**TASK GOAL**
The records that follow should be copied in full, exactly as they read.

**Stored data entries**
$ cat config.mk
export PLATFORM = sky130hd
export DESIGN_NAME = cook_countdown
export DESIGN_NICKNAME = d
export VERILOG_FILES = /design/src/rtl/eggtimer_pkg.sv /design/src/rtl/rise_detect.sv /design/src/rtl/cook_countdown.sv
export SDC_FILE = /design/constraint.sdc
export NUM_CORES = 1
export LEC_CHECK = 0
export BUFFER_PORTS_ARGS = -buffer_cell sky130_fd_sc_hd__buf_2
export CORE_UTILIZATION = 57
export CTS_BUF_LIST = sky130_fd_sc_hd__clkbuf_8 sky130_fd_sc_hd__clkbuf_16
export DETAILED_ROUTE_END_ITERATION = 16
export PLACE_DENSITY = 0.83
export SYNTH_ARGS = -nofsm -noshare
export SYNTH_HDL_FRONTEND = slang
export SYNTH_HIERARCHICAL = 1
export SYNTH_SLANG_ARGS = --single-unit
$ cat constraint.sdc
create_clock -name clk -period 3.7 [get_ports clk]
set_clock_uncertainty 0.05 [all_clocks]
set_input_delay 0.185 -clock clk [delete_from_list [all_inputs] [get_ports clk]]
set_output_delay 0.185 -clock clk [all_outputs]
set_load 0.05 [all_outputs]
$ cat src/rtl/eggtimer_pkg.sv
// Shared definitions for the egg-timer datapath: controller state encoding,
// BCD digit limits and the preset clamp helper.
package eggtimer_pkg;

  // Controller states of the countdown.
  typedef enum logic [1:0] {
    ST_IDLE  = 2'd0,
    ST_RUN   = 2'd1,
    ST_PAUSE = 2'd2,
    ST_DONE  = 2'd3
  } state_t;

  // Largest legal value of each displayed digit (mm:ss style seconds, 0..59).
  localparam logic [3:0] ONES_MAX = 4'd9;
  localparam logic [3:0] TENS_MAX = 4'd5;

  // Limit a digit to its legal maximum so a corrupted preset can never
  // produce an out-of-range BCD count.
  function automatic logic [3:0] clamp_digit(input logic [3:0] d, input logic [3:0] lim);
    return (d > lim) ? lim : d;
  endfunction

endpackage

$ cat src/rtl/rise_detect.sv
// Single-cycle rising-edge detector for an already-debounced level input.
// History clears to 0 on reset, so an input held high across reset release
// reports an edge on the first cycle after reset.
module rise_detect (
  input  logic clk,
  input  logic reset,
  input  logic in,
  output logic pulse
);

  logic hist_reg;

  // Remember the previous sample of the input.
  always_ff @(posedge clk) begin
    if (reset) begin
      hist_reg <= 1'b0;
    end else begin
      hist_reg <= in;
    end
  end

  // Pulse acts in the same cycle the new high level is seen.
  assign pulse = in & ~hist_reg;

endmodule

**EXERCISE RESULT**
$ cat config.mk
export PLATFORM = sky130hd
export DESIGN_NAME = cook_countdown
export DESIGN_NICKNAME = d
export VERILOG_FILES = /design/src/rtl/eggtimer_pkg.sv /design/src/rtl/rise_detect.sv /design/src/rtl/cook_countdown.sv
export SDC_FILE = /design/constraint.sdc
export NUM_CORES = 1
export LEC_CHECK = 0
export BUFFER_PORTS_ARGS = -buffer_cell sky130_fd_sc_hd__buf_2
export CORE_UTILIZATION = 57
export CTS_BUF_LIST = sky130_fd_sc_hd__clkbuf_8 sky130_fd_sc_hd__clkbuf_16
export DETAILED_ROUTE_END_ITERATION = 16
export PLACE_DENSITY = 0.83
export SYNTH_ARGS = -nofsm -noshare
export SYNTH_HDL_FRONTEND = slang
export SYNTH_HIERARCHICAL = 1
export SYNTH_SLANG_ARGS = --single-unit
$ cat constraint.sdc
create_clock -name clk -period 3.7 [get_ports clk]
set_clock_uncertainty 0.05 [all_clocks]
set_input_delay 0.185 -clock clk [delete_from_list [all_inputs] [get_ports clk]]
set_output_delay 0.185 -clock clk [all_outputs]
set_load 0.05 [all_outputs]
$ cat src/rtl/eggtimer_pkg.sv
// Shared definitions for the egg-timer datapath: controller state encoding,
// BCD digit limits and the preset clamp helper.
package eggtimer_pkg;

  // Controller states of the countdown.
  typedef enum logic [1:0] {
    ST_IDLE  = 2'd0,
    ST_RUN   = 2'd1,
    ST_PAUSE = 2'd2,
    ST_DONE  = 2'd3
  } state_t;

  // Largest legal value of each displayed digit (mm:ss style seconds, 0..59).
  localparam logic [3:0] ONES_MAX = 4'd9;
  localparam logic [3:0] TENS_MAX = 4'd5;

  // Limit a digit to its legal maximum so a corrupted preset can never
  // produce an out-of-range BCD count.
  function automatic logic [3:0] clamp_digit(input logic [3:0] d, input logic [3:0] lim);
    return (d > lim) ? lim : d;
  endfunction

endpackage

$ cat src/rtl/rise_detect.sv
// Single-cycle rising-edge detector for an already-debounced level input.
// History clears to 0 on reset, so an input held high across reset release
// reports an edge on the first cycle after reset.
module rise_detect (
  input  logic clk,
  input  logic reset,
  input  logic in,
  output logic pulse
);

  logic hist_reg;

  // Remember the previous sample of the input.
  always_ff @(posedge clk) begin
    if (reset) begin
      hist_reg <= 1'b0;
    end else begin
      hist_reg <= in;
    end
  end

  // Pulse acts in the same cycle the new high level is seen.
  assign pulse = in & ~hist_reg;

endmodule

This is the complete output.